- _Exercise goal_: Reproduce the records below exactly, but only between the lines holding "A4 B4 Y1 const" and "word-level depth ........................ 5", inclusive.

- _Records for this task_:
## config.mk

```make
export PLATFORM = sky130hd
export DESIGN_NAME = mft_route
export DESIGN_NICKNAME = d
export VERILOG_FILES = /design/src/design/mft_pkg.sv /design/src/design/mft_route.sv
export SDC_FILE = /design/constraint.sdc
export NUM_CORES = 1
export LEC_CHECK = 0
export ABC_AREA = 1
export BUFFER_PORTS_ARGS = -buffer_cell sky130_fd_sc_hd__buf_4
export CORE_ASPECT_RATIO = 0.75
export CORE_MARGIN = 2
export CORE_UTILIZATION = 40
export CTS_CLUSTER_SIZE = 16
export DETAILED_ROUTE_END_ITERATION = 8
export PLACE_DENSITY = 0.73
export SYNTH_ARGS = -nofsm -noshare
export SYNTH_HDL_FRONTEND = slang
export SYNTH_SLANG_ARGS = --single-unit
```

## constraint.sdc

```tcl
create_clock -name SYS_CLK -period 1.4 [get_ports SYS_CLK]
set_input_delay 0.07 -clock SYS_CLK [delete_from_list [all_inputs] [get_ports SYS_CLK]]
set_output_delay 0.07 -clock SYS_CLK [all_outputs]
set_load 0.1 [all_outputs]
```

## src/design/mft_pkg.sv

```systemverilog
// package for the multifunction terminal routing block
package mft_pkg;

  // per-terminal function selector width
  localparam int SEL_W = 4;

  // function codes for the selector of each terminal
  localparam logic [3:0] FN_IRQ     = 4'h0;
  localparam logic [3:0] FN_GPI     = 4'h1;
  localparam logic [3:0] FN_GPO     = 4'h2;
  localparam logic [3:0] FN_LED     = 4'h3;
  localparam logic [3:0] FN_ZV      = 4'h4;
  localparam logic [3:0] FN_PWM     = 4'h5;
  localparam logic [3:0] FN_GPE     = 4'h6;
  localparam logic [3:0] FN_SPECIAL = 4'h7;
  localparam logic [3:0] FN_RING    = 4'h8;

  // reset value of every selector: parallel irq
  localparam logic [3:0] SEL_RESET = 4'h0;

  // eeprom loader timing
  localparam int SCL_HALF_NS = 5000;
  localparam int CLK_NS      = 50;
  localparam int SCL_HALF_CY = (SCL_HALF_NS + CLK_NS - 1) / CLK_NS;
  localparam int LOAD_BITS   = 16;

  // internal sources that may reach a terminal
  typedef struct packed {
    logic       inta;
    logic [4:0] gpo;
    logic       led;
    logic       zv;
    logic       pwm;
    logic       general_purpose_event;
    logic [6:0] irq;
    logic       dma_req;
    logic       lock_out;
    logic       lock_oe;
    logic       serirq_out;
    logic       serirq_oe;
    logic       clkrun_out;
    logic       clkrun_oe;
    logic       ring;
  } mft_src_s;

  // one-hot state machine for the eeprom load after pci reset
  typedef enum logic [3:0] {
    LD_IDLE = 4'h1,
    LD_LOW  = 4'h2,
    LD_HIGH = 4'h4,
    LD_DONE = 4'h8
  } mft_ld_e;

endpackage

```

## src/design/mft_route.sv

```systemverilog
// multifunction terminal routing, speaker xor, ring/pme, eeprom load
`timescale 1ns/1ps

// Functional notes
// - terminal zero: inta, gpio0, led, zv, pwm, gpe, irq
// - terminal one: gpio1, led, zv, pwm, gpe, irq
// - terminal two: dma request, gpio2, ring, others
// - terminal three: parallel irq or serialized interrupt
// - terminal four: lock, gpio3, ring, others
// - terminal five: dma grant, gpio4, others
// - terminal six: clkrun or parallel irq
// - both supply controls high: terminal one is data
// - both supply controls high: terminal four is clock
// - after pci reset with both supply controls high, load defaults from eeprom
// - speaker output is xor of card audio
// - dedicated output carries ring or pme
// - suspend keeps general inputs and load data through pci and global resets
module mft_route
  import mft_pkg::*;
#(
  parameter int NUM_SOCK = 2
) (
  // clock and resets
  input  wire logic                 SYS_CLK,
  input  wire logic                 RESET,
  input  wire logic                 PCI_RESET_IN,
  input  wire logic                 GLOBAL_RESET_IN,
  input  wire logic                 SUSPEND,
  // configuration
  input  wire logic [7*SEL_W-1:0]   FUNC_SEL,
  input  wire logic                 RING_SEL_PME,
  input  wire logic                 SOCKET_SUPPLY_CTL_ZERO,
  input  wire logic                 SOCKET_SUPPLY_CTL_ONE,
  // internal sources
  input  mft_src_s                  SRC,
  input  wire logic                 PME,
  input  wire logic [NUM_SOCK-1:0]  CARD_AUDIO,
  // sampled inputs
  output logic [4:0]                GENERAL_INPUT,
  output logic                      DMA_GRANT,
  output logic                      LOCK_IN,
  output logic                      SERIRQ_IN,
  output logic                      CLKRUN_IN,
  // eeprom results
  output logic [LOAD_BITS-1:0]      LOAD_DATA,
  output logic                      LOAD_BUSY,
  // terminals
  input  wire logic [6:0]           MULTI_PIN_IN,
  output logic [6:0]                MULTI_PIN_OUT,
  output logic [6:0]                MULTI_PIN_OE,
  output logic                      RING_INDICATE_OUTPUT,
  output logic                      SPEAKER_OUTPUT
);

  logic [SEL_W-1:0]     sel [7];
  logic [6:0]           pin_out;
  logic [6:0]           pin_oe;
  logic                 eeprom_mode;
  logic                 next_eeprom_mode;
  mft_ld_e              ld_state;
  mft_ld_e              next_ld_state;
  logic [7:0]           ld_cnt;
  logic [7:0]           next_ld_cnt;
  logic [4:0]           ld_bit;
  logic [4:0]           next_ld_bit;
  logic [LOAD_BITS-1:0] next_load_data;
  logic [4:0]           next_gpi;
  logic                 next_spk;
  logic                 next_ring;
  logic                 soft_rst;

  // suspend shields state from both device resets
  assign soft_rst = (PCI_RESET_IN | GLOBAL_RESET_IN) & ~SUSPEND;

  always_comb begin
    for (int i = 0; i < 7; i++) begin
      sel[i] = FUNC_SEL[i*SEL_W +: SEL_W];
    end
  end

  // shared mux of the common functions for one terminal
  function automatic logic [1:0] common_fn(input logic [3:0] s,
                                           input logic       gpo,
                                           input logic       irq);
    case (s)
      FN_IRQ:  common_fn = {irq, 1'b1};
      FN_GPI:  common_fn = 2'b00;
      FN_GPO:  common_fn = {gpo, 1'b1};
      FN_LED:  common_fn = {SRC.led, 1'b1};
      FN_ZV:   common_fn = {SRC.zv, 1'b1};
      FN_PWM:  common_fn = {SRC.pwm, 1'b1};
      FN_GPE:  common_fn = {SRC.general_purpose_event, 1'b1};
      default: common_fn = 2'b00;
    endcase
  endfunction

  always_comb begin
    {pin_out[0], pin_oe[0]} = common_fn(sel[0], SRC.gpo[0], SRC.irq[0]);
    if (sel[0] == FN_SPECIAL) begin
      {pin_out[0], pin_oe[0]} = {SRC.inta, 1'b1};
    end
    {pin_out[1], pin_oe[1]} = common_fn(sel[1], SRC.gpo[1],
                                        SRC.irq[1]);
    {pin_out[2], pin_oe[2]} = common_fn(sel[2], SRC.gpo[2], SRC.irq[2]);
    if (sel[2] == FN_SPECIAL) begin
      {pin_out[2], pin_oe[2]} = {SRC.dma_req, 1'b1};
    end else if (sel[2] == FN_RING) begin
      {pin_out[2], pin_oe[2]} = {SRC.ring, 1'b1};
    end
    // terminal three: irq or serialized interrupt only
    if (sel[3] == FN_SPECIAL) begin
      {pin_out[3], pin_oe[3]} = {SRC.serirq_out, SRC.serirq_oe};
    end else begin
      {pin_out[3], pin_oe[3]} = {SRC.irq[3], 1'b1};
    end
    {pin_out[4], pin_oe[4]} = common_fn(sel[4], SRC.gpo[3], SRC.irq[4]);
    if (sel[4] == FN_SPECIAL) begin
      {pin_out[4], pin_oe[4]} = {SRC.lock_out, SRC.lock_oe};
    end else if (sel[4] == FN_RING) begin
      {pin_out[4], pin_oe[4]} = {SRC.ring, 1'b1};
    end
    {pin_out[5], pin_oe[5]} = common_fn(sel[5], SRC.gpo[4], SRC.irq[5]);
    if (sel[5] == FN_SPECIAL) begin
      pin_oe[5] = 1'b0;
    end
    if (sel[6] == FN_SPECIAL) begin
      {pin_out[6], pin_oe[6]} = {SRC.clkrun_out, SRC.clkrun_oe};
    end else begin
      {pin_out[6], pin_oe[6]} = {SRC.irq[6], 1'b1};
    end
    // eeprom load owns terminals one and four
    if (eeprom_mode) begin
      pin_out[1] = 1'b0;
      pin_oe[1]  = 1'b0;
      pin_out[4] = 1'b0;
      pin_oe[4]  = (ld_state == LD_LOW);
    end
  end

  // open-drain clock: driven low in low phase, released otherwise
  assign MULTI_PIN_OUT = pin_out;
  assign MULTI_PIN_OE  = pin_oe;

  // decode inputs only when that function is selected
  always_comb begin
    next_gpi    = GENERAL_INPUT;
    next_gpi[0] = (sel[0] == FN_GPI) ? MULTI_PIN_IN[0] : 1'b0;
    next_gpi[1] = (sel[1] == FN_GPI && !eeprom_mode) ? MULTI_PIN_IN[1] : 1'b0;
    next_gpi[2] = (sel[2] == FN_GPI) ? MULTI_PIN_IN[2] : 1'b0;
    next_gpi[3] = (sel[4] == FN_GPI && !eeprom_mode) ? MULTI_PIN_IN[4] : 1'b0;
    next_gpi[4] = (sel[5] == FN_GPI) ? MULTI_PIN_IN[5] : 1'b0;
    next_spk    = ^CARD_AUDIO;
    next_ring   = RING_SEL_PME ? PME : SRC.ring;
  end

  assign DMA_GRANT = (sel[5] == FN_SPECIAL) & MULTI_PIN_IN[5];
  assign LOCK_IN   = (sel[4] == FN_SPECIAL) & MULTI_PIN_IN[4];
  assign SERIRQ_IN = (sel[3] == FN_SPECIAL) & MULTI_PIN_IN[3];
  assign CLKRUN_IN = (sel[6] == FN_SPECIAL) & MULTI_PIN_IN[6];
  assign LOAD_BUSY = eeprom_mode;

  // serial loader: clocks LOAD_BITS data bits in after pci reset
  always_comb begin
    next_ld_state    = ld_state;
    next_ld_cnt      = ld_cnt;
    next_ld_bit      = ld_bit;
    next_load_data   = LOAD_DATA;
    next_eeprom_mode = eeprom_mode;
    case (ld_state)
      LD_IDLE: begin
        if (eeprom_mode) begin
          next_ld_state = LD_LOW;
          next_ld_cnt   = 8'h00;
          next_ld_bit   = 5'h00;
        end
      end
      LD_LOW: begin
        if (ld_cnt == 8'(SCL_HALF_CY - 1)) begin
          next_ld_state = LD_HIGH;
          next_ld_cnt   = 8'h00;
        end else begin
          next_ld_cnt = ld_cnt + 8'h01;
        end
      end
      LD_HIGH: begin
        if (ld_cnt == 8'(SCL_HALF_CY - 1)) begin
          next_load_data = {LOAD_DATA[LOAD_BITS-2:0],
                            MULTI_PIN_IN[1]};
          next_ld_cnt    = 8'h00;
          next_ld_bit    = ld_bit + 5'h01;
          next_ld_state  = (ld_bit == 5'(LOAD_BITS - 1)) ? LD_DONE : LD_LOW;
        end else begin
          next_ld_cnt = ld_cnt + 8'h01;
        end
      end
      LD_DONE: begin
        next_eeprom_mode = 1'b0;
        next_ld_state    = LD_IDLE;
      end
      default: next_ld_state = LD_IDLE;
    endcase
    // strap sampled as pci reset is released
    if (PCI_RESET_IN) begin
      next_eeprom_mode = SOCKET_SUPPLY_CTL_ZERO
                       & SOCKET_SUPPLY_CTL_ONE;
      next_ld_state    = LD_IDLE;
    end
  end

  always_ff @(posedge SYS_CLK) begin
    if (RESET) begin
      ld_state             <= LD_IDLE;
      ld_cnt               <= 8'h00;
      ld_bit               <= 5'h00;
      eeprom_mode          <= 1'b0;
      LOAD_DATA            <= '0;
      GENERAL_INPUT        <= 5'h00;
      SPEAKER_OUTPUT       <= 1'b0;
      RING_INDICATE_OUTPUT <= 1'b0;
    end else begin
      ld_state             <= next_ld_state;
      ld_cnt               <= next_ld_cnt;
      ld_bit               <= next_ld_bit;
      eeprom_mode          <= next_eeprom_mode;
      LOAD_DATA            <= (soft_rst && !PCI_RESET_IN)
                              ? '0 : next_load_data;
      GENERAL_INPUT        <= soft_rst ? 5'h00 : next_gpi;
      SPEAKER_OUTPUT       <= next_spk;
      RING_INDICATE_OUTPUT <= next_ring;
    end
  end

  spk_xor_a: assert property (@(posedge SYS_CLK)
    disable iff (RESET) 1'b1
    |=> SPEAKER_OUTPUT == ^$past(CARD_AUDIO))
    else $error("speaker not xor of audio");
  ring_pme_a: assert property (@(posedge SYS_CLK)
    disable iff (RESET) RING_SEL_PME
    |=> RING_INDICATE_OUTPUT == $past(PME))
    else $error("ring output not pme");
  t3_irq_a: assert property (@(posedge SYS_CLK)
    disable iff (RESET) sel[3] != FN_SPECIAL
    |-> MULTI_PIN_OE[3] && MULTI_PIN_OUT[3] == SRC.irq[3])
    else $error("terminal three irq wrong");
  t6_clk_a: assert property (@(posedge SYS_CLK)
    disable iff (RESET) sel[6] == FN_SPECIAL
    |-> MULTI_PIN_OE[6] == SRC.clkrun_oe && CLKRUN_IN == MULTI_PIN_IN[6])
    else $error("terminal six clkrun wrong");
  gpi_off_a: assert property (@(posedge SYS_CLK)
    disable iff (RESET) sel[0] == FN_GPI
    |-> !MULTI_PIN_OE[0])
    else $error("input terminal driven");
  t0_inta_a: assert property (@(posedge SYS_CLK)
    disable iff (RESET) sel[0] == FN_SPECIAL
    |-> MULTI_PIN_OE[0] && MULTI_PIN_OUT[0] == SRC.inta)
    else $error("terminal zero inta wrong");
  sda_rel_a: assert property (@(posedge SYS_CLK)
    disable iff (RESET) eeprom_mode
    |-> !MULTI_PIN_OE[1])
    else $error("data line driven in load");
  ld_start_a: assert property (@(posedge SYS_CLK)
    disable iff (RESET) $fell(PCI_RESET_IN) && eeprom_mode
    |-> ##1 ld_state == LD_LOW)
    else $error("load did not start");
  scl_low_a: assert property (@(posedge SYS_CLK)
    disable iff (RESET) eeprom_mode && ld_state == LD_LOW
    |-> MULTI_PIN_OE[4] && !MULTI_PIN_OUT[4])
    else $error("clock not pulled low");
  susp_hold_a: assert property (@(posedge SYS_CLK)
    disable iff (RESET) SUSPEND && GLOBAL_RESET_IN && !PCI_RESET_IN
    && ld_state == LD_IDLE |=> LOAD_DATA == $past(LOAD_DATA))
    else $error("suspend lost state");
  t2_ring_a: assert property (@(posedge SYS_CLK)
    disable iff (RESET) sel[2] == FN_RING
    |-> MULTI_PIN_OE[2] && MULTI_PIN_OUT[2] == SRC.ring)
    else $error("terminal two ring wrong");
  t1_gpo_a: assert property (@(posedge SYS_CLK)
    disable iff (RESET) sel[1] == FN_GPO && !eeprom_mode
    |-> MULTI_PIN_OE[1] && MULTI_PIN_OUT[1] == SRC.gpo[1])
    else $error("terminal one gpo wrong");
  t2_dma_a: assert property (@(posedge SYS_CLK)
    disable iff (RESET) sel[2] == FN_SPECIAL
    |-> MULTI_PIN_OE[2] && MULTI_PIN_OUT[2] == SRC.dma_req)
    else $error("terminal two dma request wrong");
  t4_lock_a: assert property (@(posedge SYS_CLK)
    disable iff (RESET) sel[4] == FN_SPECIAL && !eeprom_mode
    |-> MULTI_PIN_OE[4] == SRC.lock_oe && LOCK_IN == MULTI_PIN_IN[4])
    else $error("terminal four lock wrong");
  t5_grant_a: assert property (@(posedge SYS_CLK)
    disable iff (RESET) sel[5] == FN_SPECIAL
    |-> !MULTI_PIN_OE[5] && DMA_GRANT == MULTI_PIN_IN[5])
    else $error("terminal five grant wrong");
  t3_ser_a: assert property (@(posedge SYS_CLK)
    disable iff (RESET) sel[3] == FN_SPECIAL
    |-> MULTI_PIN_OE[3] == SRC.serirq_oe && SERIRQ_IN == MULTI_PIN_IN[3])
    else $error("terminal three serirq wrong");
  scl_rel_a: assert property (@(posedge SYS_CLK)
    disable iff (RESET) eeprom_mode && ld_state == LD_HIGH
    |-> !MULTI_PIN_OE[4])
    else $error("clock held low in high phase");
  gpi_mask_a: assert property (@(posedge SYS_CLK)
    disable iff (RESET) eeprom_mode
    |=> !GENERAL_INPUT[1] && !GENERAL_INPUT[3])
    else $error("serial bus seen as input");
  global_reset_in_clr_a: assert property (@(posedge SYS_CLK)
    disable iff (RESET) GLOBAL_RESET_IN && !SUSPEND && !PCI_RESET_IN
    |=> GENERAL_INPUT == 5'h00 && LOAD_DATA == '0)
    else $error("global reset did not clear");
  load_end_a: assert property (@(posedge SYS_CLK)
    disable iff (RESET) ld_state == LD_DONE && !PCI_RESET_IN
    |=> !LOAD_BUSY)
    else $error("load busy after done");

  load_c: cover property (@(posedge SYS_CLK) ld_state == LD_DONE);
  serirq_c: cover property (@(posedge SYS_CLK) sel[3] == FN_SPECIAL);
  susp_c: cover property (@(posedge SYS_CLK) SUSPEND && GLOBAL_RESET_IN);
  ring_c: cover property (@(posedge SYS_CLK) sel[2] == FN_RING && SRC.ring);
  grant_c: cover property (@(posedge SYS_CLK) DMA_GRANT);

endmodule // mft_route

```

---- After elaboration in Yosys (flattened, before gate mapping) ----
Cells that the tools add are included.
word-level totals
  flip-flop bits (word level) ............. 41
  output and inout bits ................... 42
  bits of input ports ..................... 71
  word-level logic and storage cells ...... 138
cells by class
  equality and inequality tests ........... 47
  reduce and logical (&&, ||, !) cells .... 26
  mux-type cells .......................... 38
  $add $sub $neg .......................... 2
  bitwise operators ....................... 13
operator list
  cell                   number
  $eq A4 B3 Y1 const B   22
  $pmux W2 S6            5
  $eq A4 B2 Y1 const B   11
  $eq A4 B1 Y1 const B   6
  $mux W1                22
  $logic_not A4 Y1       5
  $mux W4                4
  $mux W8                2
  $pmux W8 S2            1
  $reduce_or A3 Y1       5
  $eq A4 B4 Y1 const B   3
  $pmux W4 S3            1
  $mux W5                2
  $pmux W5 S2            1
  $add A8 B1 Y8 const B  1
  $eq A8 B7 Y1 const B   1
  $and A1 B1 Y1          6
  $not A1 Y1             6
  $reduce_and A3 Y1      2
  $reduce_bool A2 Y1     3
  $reduce_or A2 Y1       3
  $add A5 B1 Y5 const B  1
  $eq A5 B4 Y1 const B   1
  $ne A2 B2 Y1 const B   2
  6 further kinds        10

---- Longest topological paths before layout ----
Gate-level depths: netlist of run 1.
  word-level depth ........................ 5
  depth in mapped cells ................... 10
  mapped depth without buffers ............ 10

---- Worst setup path before layout of run 1 ----
No wires, ideal clock.
  path kind ............................... register to output
  start point ............................. register eeprom_mode, in the netlist LOAD_BUSY
  end point ............................... output MULTI_PIN_OE[4]
  stages on the path, launching flop included .. 2
  buffers on the path ..................... 0
  slack ................................... -1.627 ns
  arrival ................................. 2.957 ns
  required time ........................... 1.330 ns
  cell sequence ........................... dfxtp_1 > o21ai_0
between the ends
  cells in the longest elaborated chain, start to end .. 1
RTL lines
  element                 line              RTL
  from (decl)             mft_route.sv:58   logic eeprom_mode;
  from (signal assigned)  mft_route.sv:224  eeprom_mode <= next_eeprom_mode;
  $mux W1                 mft_route.sv:132  if (eeprom_mode) begin
  to (decl)               mft_route.sv:50   output logic [6:0] MULTI_PIN_OE,
Every way passes these cells.

---- Final worst setup path of run 1 ----
  start point ............................. register ld_state[3]
  end point ............................... output MULTI_PIN_OE[4]
between the ends
  cells in the longest elaborated chain, start to end .. 2
RTL lines
  element                 line              RTL
  from (decl)             mft_route.sv:60   mft_ld_e ld_state;
  from (signal assigned)  mft_route.sv:221  ld_state <= next_ld_state;
  $eq A4 B2 Y1            mft_route.sv:136  pin_oe[4] = (ld_state == LD_LOW);
  $mux W1                 mft_route.sv:132
Every way passes these cells.

==> results of run 1 <==
final cells by class:
cell class	count	area share [%]
Sequential cell	41	22.1
Tap cell	78	2.59
Inverter	46	4.92
Clock inverter	2	0.997
Clock buffer	6	2.19
Multi-Input combinational cell	288	41.0
Timing Repair Buffer	127	26.2
state kept, by name, indices dropped and copies added (netlist names):
signal and flops:
LOAD_DATA 16, ld_cnt 8, SPEAKER_OUTPUT 1, ld_bit 5
GENERAL_INPUT 5, RING_INDICATE_OUTPUT 1, ld_state 4, LOAD_BUSY 1
report_power, final:
| part | internal (mW) | switching (mW) | leakage, nW |
|---|---|---|---|
| logic | 0.292 | 0.531 | 1.31 |
| clock network | 0.580 | 0.414 | 0.0574 |
| registers | 1.18 | 0.0118 | 0.335 |
worst max-delay path: cells and delay by family (launching register included):
family                 cells  cell delay (ps)
flip-flops                 1              340
AND/OR/NAND/NOR            3              270
AO/OA/AOI/OAI              1               80
buffers and inverters      2              270
cell usage in the layout (no fill, tap or decap), types with 3 or more instances in the layout:
cell and instances:
dfxtp_2 4, nor2_2 6, buf_4 123, nand4_1 8, a21oi_2 11, nand2_1 93
clkbuf_8 6, inv_1 37, inv_2 7, a21oi_1 23, o21ai_0 7, dfxtp_1 35
nand2_2 15, nor4_1 3, nand3_2 4, nor2_1 41, nand3_1 46, nor2_4 5
how the worst min path moves through the flow:
stage,to,slack [ps],from,cells past startpoint
after floorplan,GENERAL_INPUT[3],150,RESET,1
after global placement,GENERAL_INPUT[4],280,FUNC_SEL[21],2
after detailed placement,GENERAL_INPUT[4],290,FUNC_SEL[21],2
after CTS,RING_INDICATE_OUTPUT,7,PME,3
after global routing,RING_INDICATE_OUTPUT,3,PME,3
final,RING_INDICATE_OUTPUT,10,PME,3
per-layer routing:
| metal | vias up | share of wire (%) |
|---|---|---|
| met2 | 105 | 47 |
| met3 | 13 | 7.3 |
| met5 | - | 0 |
| li1 | 1501 | - |
| met1 | 1357 | 44 |
| met4 | 0 | 1.5 |
through the flow:
step                cell area, um2  power (mW)  util, %  hold WS, ps  setup slack, ps
finish                        3760        3.00     63.9         9.76             59.3
detailed placement            3520        2.01     59.8          287             33.2
CTS                           3690        3.02     62.8         6.68             9.27
floorplan                     2530        1.71        -          147             -216
global placement              3520        2.00     59.8          283              117
global route                  3760        3.12     63.9         2.54            -23.0
logic make-up (layout without fill, tap and decap cells):
kind of cell | count (synthesis) | after routing | share of synthesized area, %
compound gates | 53 | 53 | 13.1
xor+xnor | 1 | 1 | 0.356
mux | 2 | 2 | 0.916
flops | 41 | 41 | 33.4
simple gates | 229 | 229 | 42.4
fa+ha+maj | 3 | 3 | 1.53
buf+inv | 50 | 181 | 8.35
repair_timing:
action	CTS	global route
gates cloned	0	0
buffers inserted	2	2
resized for setup	9	19
endpoints found under the setup margin	2	28
hold buffers	1	0
endpoints found under the hold margin	1	0
pin swaps	1	4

- _Response area_:
  $eq A4 B4 Y1 const B   3
  $pmux W4 S3            1
  $mux W5                2
  $pmux W5 S2            1
  $add A8 B1 Y8 const B  1
  $eq A8 B7 Y1 const B   1
  $and A1 B1 Y1          6
  $not A1 Y1             6
  $reduce_and A3 Y1      2
  $reduce_bool A2 Y1     3
  $reduce_or A2 Y1       3
  $add A5 B1 Y5 const B  1
  $eq A5 B4 Y1 const B   1
  $ne A2 B2 Y1 const B   2
  6 further kinds        10

---- Longest topological paths before layout ----
Gate-level depths: netlist of run 1.
  word-level depth ........................ 5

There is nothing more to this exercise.